• What to work on
Using the listing below, work out how many lines carry the word "sreg", and state nothing but that number.

• Data shown
## src/rtl/lcd_refresh_pkg.sv

```systemverilog
package lcd_refresh_pkg;
    typedef enum logic [1:0] {F_IDLE, F_REQ, F_XFER} fetch_st_e;
    typedef enum logic [1:0] {S_LO, S_HI, S_LATCH, S_ROW} scan_st_e;
endpackage

```

## src/rtl/lcd_fifo.sv

```systemverilog
module lcd_fifo #(
    parameter int W     = 32,
    parameter int DEPTH = 8
) (
    input  logic                       clk_i,
    input  logic                       rst_ni,
    input  logic                       push_i,
    input  logic [W-1:0]               wdata_i,
    input  logic                       pop_i,
    output logic [W-1:0]               rdata_o,
    output logic [$clog2(DEPTH):0]     count_o
);
    localparam int PTR_W = $clog2(DEPTH);

    typedef struct packed {
        logic [PTR_W-1:0] wp;
        logic [PTR_W-1:0] rp;
        logic [PTR_W:0]   cnt;
    } fifo_t;

    fifo_t q, d;
    logic [W-1:0] mem [DEPTH];

    always_comb begin
        d = q;
        if (push_i) d.wp = q.wp + 1'b1;
        if (pop_i)  d.rp = q.rp + 1'b1;
        case ({push_i, pop_i})
            2'b10:   d.cnt = q.cnt + 1'b1;
            2'b01:   d.cnt = q.cnt - 1'b1;
            default: d.cnt = q.cnt;
        endcase
    end

    always_ff @(posedge clk_i or negedge rst_ni) begin
        if (!rst_ni) q <= '0;
        else         q <= d;
    end

    always_ff @(posedge clk_i) begin
        if (push_i) mem[q.wp] <= wdata_i;
    end

    assign rdata_o = mem[q.rp];
    assign count_o = q.cnt;
endmodule

```

## src/rtl/lcd_fetch.sv

```systemverilog
module lcd_fetch
    import lcd_refresh_pkg::*;
#(
    parameter int ADDR_W      = 32,
    parameter int FRAME_WORDS = 512,
    parameter int DEPTH       = 8,
    parameter int BURST       = 4
) (
    input  logic                                      clk_i,
    input  logic                                      rst_ni,
    input  logic [ADDR_W-3-$clog2(FRAME_WORDS):0]     base_i,
    input  logic                                      gnt_i,
    input  logic                                      ack_i,
    input  logic [$clog2(DEPTH):0]                    fifo_cnt_i,
    output logic                                      req_o,
    output logic                                      rd_o,
    output logic                                      push_o,
    output logic [ADDR_W-1:0]                         addr_o
);
    localparam int CNT_W  = $clog2(FRAME_WORDS);
    localparam int CF_W   = $clog2(DEPTH) + 1;
    localparam int BEAT_W = (BURST > 1) ? $clog2(BURST) : 1;
    localparam logic [CNT_W-1:0]  LAST_WORD = CNT_W'(FRAME_WORDS - 1);
    localparam logic [BEAT_W-1:0] LAST_BEAT = BEAT_W'(BURST - 1);
    localparam logic [CF_W-1:0]   ROOM      = CF_W'(DEPTH - BURST);

    typedef struct packed {
        fetch_st_e         st;
        logic [CNT_W-1:0]  wcnt;
        logic [BEAT_W-1:0] beat;
    } fetch_t;

    fetch_t q, d;

    always_comb begin
        d = q;
        case (q.st)
            F_IDLE: if (fifo_cnt_i <= ROOM) d.st = F_REQ;
            F_REQ:  if (gnt_i) d.st = F_XFER;
            F_XFER: if (ack_i) begin
                d.wcnt = (q.wcnt == LAST_WORD) ? '0 : q.wcnt + 1'b1;
                if (q.beat == LAST_BEAT) begin
                    d.beat = '0;
                    d.st   = F_IDLE;
                end else begin
                    d.beat = q.beat + 1'b1;
                end
            end
            default: d.st = F_IDLE;
        endcase
    end

    always_ff @(posedge clk_i or negedge rst_ni) begin
        if (!rst_ni) q <= '{st: F_IDLE, wcnt: '0, beat: '0};
        else         q <= d;
    end

    assign req_o  = (q.st != F_IDLE);
    assign rd_o   = (q.st == F_XFER);
    assign push_o = rd_o && ack_i;
    assign addr_o = {base_i, q.wcnt, 2'b00};
endmodule

```

## src/rtl/lcd_scan.sv

```systemverilog
module lcd_scan
    import lcd_refresh_pkg::*;
#(
    parameter int DATA_W         = 32,
    parameter int NIB_W          = 4,
    parameter int WORDS_PER_LINE = 4,
    parameter int LINES          = 128
) (
    input  logic              clk_i,
    input  logic              rst_ni,
    input  logic              empty_i,
    input  logic [DATA_W-1:0] word_i,
    output logic              pop_o,
    output logic [NIB_W-1:0]  data_o,
    output logic              sclk_o,
    output logic              latch_o,
    output logic              frame_o,
    output logic              first_o,
    output logic              rowclk_o
);
    localparam int NPW    = DATA_W / NIB_W;
    localparam int NPL    = NPW * WORDS_PER_LINE;
    localparam int LEFT_W = $clog2(NPW + 1);
    localparam int COL_W  = $clog2(NPL);
    localparam int LINE_W = (LINES > 1) ? $clog2(LINES) : 1;
    localparam logic [COL_W-1:0]  LAST_COL  = COL_W'(NPL - 1);
    localparam logic [LINE_W-1:0] LAST_LINE = LINE_W'(LINES - 1);

    typedef struct packed {
        scan_st_e          st;
        logic [DATA_W-1:0] sreg;
        logic [LEFT_W-1:0] left;
        logic [COL_W-1:0]  col;
        logic [LINE_W-1:0] line;
        logic              frame;
        logic [NIB_W-1:0]  dq;
        logic              sclk;
        logic              lp;
        logic              rclk;
        logic              first;
    } scan_t;

    scan_t q, d;

    always_comb begin
        d       = q;
        pop_o   = 1'b0;
        d.sclk  = 1'b0;
        d.lp    = 1'b0;
        d.rclk  = 1'b0;
        d.first = 1'b0;
        case (q.st)
            S_LO: begin
                if (q.left != '0) begin
                    d.dq   = q.sreg[DATA_W-1 -: NIB_W];
                    d.sreg = q.sreg << NIB_W;
                    d.left = q.left - 1'b1;
                    d.st   = S_HI;
                end else if (!empty_i) begin
                    pop_o  = 1'b1;
                    d.dq   = word_i[DATA_W-1 -: NIB_W];
                    d.sreg = word_i << NIB_W;
                    d.left = LEFT_W'(NPW - 1);
                    d.st   = S_HI;
                end
            end
            S_HI: begin
                d.sclk = 1'b1;
                if (q.col == LAST_COL) begin
                    d.col = '0;
                    d.st  = S_LATCH;
                end else begin
                    d.col = q.col + 1'b1;
                    d.st  = S_LO;
                end
            end
            S_LATCH: begin
                d.lp    = 1'b1;
                d.first = (q.line == '0);
                d.st    = S_ROW;
            end
            S_ROW: begin
                d.rclk  = 1'b1;
                d.first = (q.line == '0);
                if (q.line == LAST_LINE) begin
                    d.line  = '0;
                    d.frame = ~q.frame;
                end else begin
                    d.line = q.line + 1'b1;
                end
                d.st = S_LO;
            end
            default: d.st = S_LO;
        endcase
    end

    always_ff @(posedge clk_i or negedge rst_ni) begin
        if (!rst_ni) q <= '{st: S_LO, default: '0};
        else         q <= d;
    end

    assign data_o   = q.dq;
    assign sclk_o   = q.sclk;
    assign latch_o  = q.lp;
    assign frame_o  = q.frame;
    assign first_o  = q.first;
    assign rowclk_o = q.rclk;
endmodule

```

## src/rtl/lcd_refresh.sv

```systemverilog
module lcd_refresh #(
    parameter int ADDR_W         = 32,
    parameter int DATA_W         = 32,
    parameter int WORDS_PER_LINE = 4,
    parameter int LINES          = 128,
    parameter int FIFO_DEPTH     = 8,
    parameter int BURST          = 4
) (
    input  logic                                                  clk_i,
    input  logic                                                  rst_ni,
    input  logic [ADDR_W-3-$clog2(WORDS_PER_LINE*LINES):0]        fb_base_i,
    input  logic                                                  bus_gnt_i,
    input  logic                                                  bus_ack_i,
    input  logic [DATA_W-1:0]                                     bus_rdata_i,
    output logic                                                  bus_req_o,
    output logic                                                  bus_rd_o,
    output logic [ADDR_W-1:0]                                     bus_addr_o,
    output logic [3:0]                                            lcd_data_o,
    output logic                                                  lcd_sclk_o,
    output logic                                                  lcd_latch_o,
    output logic                                                  lcd_frame_o,
    output logic                                                  lcd_first_o,
    output logic                                                  lcd_rowclk_o
);
    localparam int FRAME_WORDS = WORDS_PER_LINE * LINES;
    localparam int CF_W        = $clog2(FIFO_DEPTH) + 1;

    logic              fifo_push;
    logic              fifo_pop;
    logic [DATA_W-1:0] fifo_word;
    logic [CF_W-1:0]   fifo_cnt;

    lcd_fetch #(
        .ADDR_W(ADDR_W), .FRAME_WORDS(FRAME_WORDS),
        .DEPTH(FIFO_DEPTH), .BURST(BURST)
    ) u_fetch (
        .clk_i(clk_i), .rst_ni(rst_ni), .base_i(fb_base_i),
        .gnt_i(bus_gnt_i), .ack_i(bus_ack_i), .fifo_cnt_i(fifo_cnt),
        .req_o(bus_req_o), .rd_o(bus_rd_o), .push_o(fifo_push),
        .addr_o(bus_addr_o)
    );

    lcd_fifo #(.W(DATA_W), .DEPTH(FIFO_DEPTH)) u_fifo (
        .clk_i(clk_i), .rst_ni(rst_ni), .push_i(fifo_push),
        .wdata_i(bus_rdata_i), .pop_i(fifo_pop), .rdata_o(fifo_word),
        .count_o(fifo_cnt)
    );

    lcd_scan #(
        .DATA_W(DATA_W), .NIB_W(4),
        .WORDS_PER_LINE(WORDS_PER_LINE), .LINES(LINES)
    ) u_scan (
        .clk_i(clk_i), .rst_ni(rst_ni), .empty_i(fifo_cnt == '0),
        .word_i(fifo_word), .pop_o(fifo_pop), .data_o(lcd_data_o),
        .sclk_o(lcd_sclk_o), .latch_o(lcd_latch_o), .frame_o(lcd_frame_o),
        .first_o(lcd_first_o), .rowclk_o(lcd_rowclk_o)
    );
endmodule

```
### config.mk
export PLATFORM = sky130hd
export DESIGN_NAME = sgd_dma_walker
export DESIGN_NICKNAME = d
export VERILOG_FILES = /design/src/rtl/sgd_pkg.sv /design/src/rtl/sgd_carry_fifo.sv /design/src/rtl/sgd_walk_ctrl.sv /design/src/rtl/sgd_dma_walker.sv
export SDC_FILE = /design/constraint.sdc
export NUM_CORES = 2
export LEC_CHECK = 0
export BUFFER_PORTS_ARGS = -buffer_cell sky130_fd_sc_hd__buf_2
export CORE_ASPECT_RATIO = 1.2
export CORE_MARGIN = 8
export CORE_UTILIZATION = 40
export CTS_CLUSTER_DIAMETER = 60
export DETAILED_ROUTE_END_ITERATION = 10
export GPL_TIMING_DRIVEN = 0
export PLACE_DENSITY = 0.56
export SLEW_MARGIN = 20
export SYNTH_ARGS = -nofsm -noshare
export SYNTH_HDL_FRONTEND = slang
export SYNTH_SLANG_ARGS = --single-unit
### constraint.sdc
create_clock -name clk -period 6.2 [get_ports clk]
set_input_delay 0.62 -clock clk [delete_from_list [all_inputs] [get_ports clk]]
set_output_delay 0.62 -clock clk [all_outputs]
set_load 0.1 [all_outputs]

• Solution below
4